- Education: University of Bucharest, University of Minnesota
- Awards: Ruth I. Michler Memorial Prize (2008–2009) von Neumann Fellowship (2014–2015); AMS Fellow (2015); AWM Fellow (2019);
- Scientific career
- Fields: Mathematics
- Workplaces: University of Virginia, Worcester Polytechnic Institute, Temple University
- Doctoral advisor: Carlos Kenig, Mikhail Safonov
- Doctoral students: Katharine Ott

= Irina Mitrea =

Romanian mathematician

Irina Mitrea is a Romanian-American mathematician who works as professor and department chair at the Department of Mathematics of Temple University. She is known for her contributions to harmonic analysis, particularly on the interface of this field with partial differential equations, geometric measure theory, scattering theory, complex analysis and validated numerics.

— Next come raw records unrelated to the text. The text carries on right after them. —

File: src/hdl/tlfp_pkg.sv
// Shared types and constants of the tagged length frame parser.
// No dependencies; imported by every module of the block.
package tlfp_pkg;

   // Length bytes after the image tag, least significant first
   localparam int LENGTH_BYTES = 4;
   // Length bytes that contribute to the 32-bit payload count
   localparam int COUNT_BYTES  = 4;
   localparam int SEEN_W       = (LENGTH_BYTES > 1) ? $clog2(LENGTH_BYTES) : 1;

   // Tag characters
   localparam logic [7:0] CHAR_E = 8'h45;
   localparam logic [7:0] CHAR_R = 8'h52;
   localparam logic [7:0] CHAR_I = 8'h49;
   localparam logic [7:0] CHAR_M = 8'h4D;
   localparam logic [7:0] CHAR_G = 8'h47;

   // Frame kinds
   localparam logic KIND_ERR = 1'b0;
   localparam logic KIND_IMG = 1'b1;

   // Parser phase, one-hot
   typedef enum logic [6:0] {
      PH_HUNT = 7'b0000001,
      PH_E    = 7'b0000010,
      PH_ER   = 7'b0000100,
      PH_I    = 7'b0001000,
      PH_IM   = 7'b0010000,
      PH_LEN  = 7'b0100000,
      PH_DATA = 7'b1000000
   } phase_type;

   // One result transaction
   typedef struct packed {
      logic [7:0] payload_byte;
      logic       frame_kind;
      logic       last_byte;
   } result_type;

endpackage

File: src/hdl/tlfp_parser.sv
// Frame parser state: tag hunt, length gathering and payload count.
// Depends on tlfp_pkg for the phase type, tag characters and result struct.
module tlfp_parser
   import tlfp_pkg::*;
(
   input  logic             clock,
   input  logic             reset,
   input  logic             byte_accept,
   input  logic [7:0]       rx_byte,
   output logic             result_valid,
   output result_type       result
);

   phase_type         phase_ff, phase_in;
   logic              kind_ff, kind_in;
   logic [SEEN_W-1:0] seen_ff, seen_in;
   logic [31:0]       remaining_ff, remaining_in;
   logic [31:0]       len_acc;
   logic              last_len_byte;
   logic              last_payload;

   // Merge the current length byte into its lane of the count
   always_comb begin
      len_acc = remaining_ff;
      for (int k = 0; k < COUNT_BYTES; k++) begin
         if (k < LENGTH_BYTES && 32'(seen_ff) == k) begin
            len_acc[8*k +: 8] = len_acc[8*k +: 8] | rx_byte;
         end
      end
   end

   assign last_len_byte = (32'(seen_ff) == LENGTH_BYTES - 1);
   assign last_payload  = (remaining_ff <= 32'd1);

   // Next state for one accepted byte
   always_comb begin
      phase_in     = phase_ff;
      kind_in      = kind_ff;
      seen_in      = seen_ff;
      remaining_in = remaining_ff;
      result_valid = 1'b0;
      result.payload_byte = rx_byte;
      result.frame_kind   = kind_ff;
      result.last_byte    = last_payload;
      unique case (phase_ff)
         PH_HUNT: begin
            if (rx_byte == CHAR_E) begin
               phase_in = PH_E;
            end else if (rx_byte == CHAR_I) begin
               phase_in = PH_I;
            end
         end
         PH_E: begin
            phase_in = (rx_byte == CHAR_R) ? PH_ER : PH_HUNT;
         end
         PH_ER: begin
            if (rx_byte == CHAR_R) begin
               kind_in      = KIND_ERR;
               seen_in      = '0;
               remaining_in = '0;
               phase_in     = PH_LEN;
            end else begin
               phase_in = PH_HUNT;
            end
         end
         PH_I: begin
            phase_in = (rx_byte == CHAR_M) ? PH_IM : PH_HUNT;
         end
         PH_IM: begin
            if (rx_byte == CHAR_G) begin
               kind_in      = KIND_IMG;
               seen_in      = '0;
               remaining_in = '0;
               phase_in     = PH_LEN;
            end else begin
               phase_in = PH_HUNT;
            end
         end
         PH_LEN: begin
            if (kind_ff == KIND_ERR) begin
               // Single unsigned length byte; zero ends the frame at once
               remaining_in = {24'd0, rx_byte};
               seen_in      = '0;
               phase_in     = (rx_byte == 8'd0) ? PH_HUNT : PH_DATA;
            end else if (last_len_byte) begin
               seen_in      = '0;
               remaining_in = len_acc;
               phase_in     = (len_acc == 32'd0) ? PH_HUNT : PH_DATA;
            end else begin
               remaining_in = len_acc;
               seen_in      = seen_ff + 1'b1;
            end
         end
         PH_DATA: begin
            result_valid = 1'b1;
            if (last_payload) begin
               phase_in     = PH_HUNT;
               seen_in      = '0;
               remaining_in = '0;
            end else begin
               remaining_in = remaining_ff - 32'd1;
            end
         end
         default: begin
            phase_in     = PH_HUNT;
            seen_in      = '0;
            remaining_in = '0;
         end
      endcase
   end

   // Advance on each accepted byte
   always_ff @(posedge clock) begin
      if (reset) begin
         phase_ff     <= PH_HUNT;
         kind_ff      <= KIND_ERR;
         seen_ff      <= '0;
         remaining_ff <= '0;
      end else if (byte_accept) begin
         phase_ff     <= phase_in;
         kind_ff      <= kind_in;
         seen_ff      <= seen_in;
         remaining_ff <= remaining_in;
      end
   end

   a_data_nonzero: assert property (@(posedge clock) disable iff (reset)
      (phase_ff == PH_DATA) |-> (remaining_ff != 32'd0))
      else $error("payload phase entered with zero count");

   a_result_only_data: assert property (@(posedge clock) disable iff (reset)
      result_valid |-> (phase_ff == PH_DATA))
      else $error("result raised outside payload phase");

   a_last_returns_hunt: assert property (@(posedge clock) disable iff (reset)
      (byte_accept && result_valid && result.last_byte) |=> (phase_ff == PH_HUNT))
      else $error("parser did not return to hunt after last payload byte");

endmodule

File: src/hdl/tlfp_out_buf.sv
// Two-entry output buffer (result register plus skid register).
// Depends on tlfp_pkg for the result struct.
module tlfp_out_buf
   import tlfp_pkg::*;
(
   input  logic       clock,
   input  logic       reset,
   input  logic       push,
   input  result_type push_data,
   output logic       space,
   output logic       out_valid,
   input  logic       out_ready,
   output result_type out_data
);

   logic       main_valid_ff, main_valid_in;
   logic       skid_valid_ff, skid_valid_in;
   result_type main_data_ff, main_data_in;
   result_type skid_data_ff, skid_data_in;
   logic       pop;

   assign pop       = main_valid_ff && out_ready;
   assign space     = !skid_valid_ff;
   assign out_valid = main_valid_ff;
   assign out_data  = main_data_ff;

   // Refill the result register from the skid register first
   always_comb begin
      main_valid_in = main_valid_ff;
      main_data_in  = main_data_ff;
      skid_valid_in = skid_valid_ff;
      skid_data_in  = skid_data_ff;
      if (!main_valid_ff || pop) begin
         if (skid_valid_ff) begin
            main_valid_in = 1'b1;
            main_data_in  = skid_data_ff;
            skid_valid_in = push;
            skid_data_in  = push_data;
         end else begin
            main_valid_in = push;
            main_data_in  = push_data;
            skid_valid_in = 1'b0;
         end
      end else if (push) begin
         skid_valid_in = 1'b1;
         skid_data_in  = push_data;
      end
   end

   // Hold or advance the two entries
   always_ff @(posedge clock) begin
      if (reset) begin
         main_valid_ff <= 1'b0;
         skid_valid_ff <= 1'b0;
      end else begin
         main_valid_ff <= main_valid_in;
         skid_valid_ff <= skid_valid_in;
      end
      main_data_ff <= main_data_in;
      skid_data_ff <= skid_data_in;
   end

   a_skid_behind_main: assert property (@(posedge clock) disable iff (reset)
      skid_valid_ff |-> main_valid_ff)
      else $error("skid entry held with empty result register");

   a_no_push_when_full: assert property (@(posedge clock) disable iff (reset)
      push |-> !skid_valid_ff)
      else $error("transaction pushed into a full buffer");

   a_skid_moves_up: assert property (@(posedge clock) disable iff (reset)
      (skid_valid_ff && out_ready) |=> (main_valid_ff && main_data_ff == $past(skid_data_ff)))
      else $error("skid entry not moved into result register");

endmodule

File: src/hdl/tagged_length_frame_parser.sv
// Top level of the tagged length frame parser: byte stream in, payload stream out.
// Depends on tlfp_pkg, tlfp_parser and tlfp_out_buf.
//
// Usage:
//   The req_ channel carries received link bytes, one per transaction. The
//   parser hunts for the tag "ERR" or "IMG"; a byte that breaks the tag
//   restarts the hunt and is dropped. An error frame has one length byte,
//   an image frame LENGTH_BYTES length bytes, least significant first.
//   Each payload byte leaves on the rsp_ channel with the frame kind in
//   rsp_tuser and rsp_tlast on the final byte. A zero length yields nothing.
//   Throughput: one byte per cycle while the output buffer has space.
//   A payload byte is registered in the output buffer before it leaves on rsp_.
//   Reset: the parser returns to hunting and the output buffer is emptied.
//   Stall: the result register plus a skid register hold two transactions;
//   req_tready drops only when both are full, so one more payload byte is taken
//   after the receiver stalls.
module tagged_length_frame_parser
   import tlfp_pkg::*;
(
   input  logic       clock,
   input  logic       reset,
   input  logic       req_tvalid,
   output logic       req_tready,
   input  logic [7:0] req_tdata,   // [7:0] rx_byte
   output logic       rsp_tvalid,
   input  logic       rsp_tready,
   output logic [7:0] rsp_tdata,   // [7:0] payload_byte
   output logic       rsp_tuser,   // [0] frame_kind
   output logic       rsp_tlast
);

   logic       byte_accept;
   logic       result_valid;
   logic       space;
   result_type result;
   result_type out_data;

   assign req_tready  = space;
   assign byte_accept = req_tvalid && space;

   tlfp_parser u_parser (
      .clock        (clock),
      .reset        (reset),
      .byte_accept  (byte_accept),
      .rx_byte      (req_tdata),
      .result_valid (result_valid),
      .result       (result)
   );

   tlfp_out_buf u_out_buf (
      .clock     (clock),
      .reset     (reset),
      .push      (byte_accept && result_valid),
      .push_data (result),
      .space     (space),
      .out_valid (rsp_tvalid),
      .out_ready (rsp_tready),
      .out_data  (out_data)
   );

   // Unpack the result transaction onto the stream ports
   assign rsp_tdata = out_data.payload_byte;
   assign rsp_tuser = out_data.frame_kind;
   assign rsp_tlast = out_data.last_byte;

endmodule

She is also known for her efforts to promote mathematics among young women.

==Education and career==
Mitrea earned a master's degree from the University of Bucharest in 1993, and completed her doctorate in 2000 at the University of Minnesota under the supervision of Carlos Kenig and Mikhail Safonov. Her dissertation was Spectral Properties of Elliptic Layer Potentials on Non-Smooth Domains. Her publications include over fifty research articles and three books published by Springer‐Verlag, Birkhäuser, and De Gruyter. After temporary positions at the Institute for Advanced Study and Cornell University, she joined the faculty of the University of Virginia in 2004, and earned tenure there in 2007. She also taught at the Worcester Polytechnic Institute before moving to Temple. She is the founder of the Girls and Mathematics Program at Temple University, a week-long summer camp in mathematics for middle-school girls. She is a member of the National Alliance for Doctoral Studies in the Mathematical Sciences, an organization providing mentorship to "build a national community of students, faculty, and staff who will work together to transform our departments, colleges, and universities into institutions where all students are welcome."

==Recognition==
In 2008, Mitrea won the Ruth I. Michler Memorial Prize of the Association for Women in Mathematics. In 2014, she was elected as a fellow of the American Mathematical Society "for contributions to partial differential equations and related fields as well as outreach to women and under-represented minorities at all educational levels." Also in 2014, Mitrea was awarded a Von Neumann Fellowship at the Institute for Advanced Study in Princeton, New Jersey. In 2015 she received the AWM Service Award from the Association for Women in Mathematics. She is part of the 2019 class of fellows of the Association for Women in Mathematics.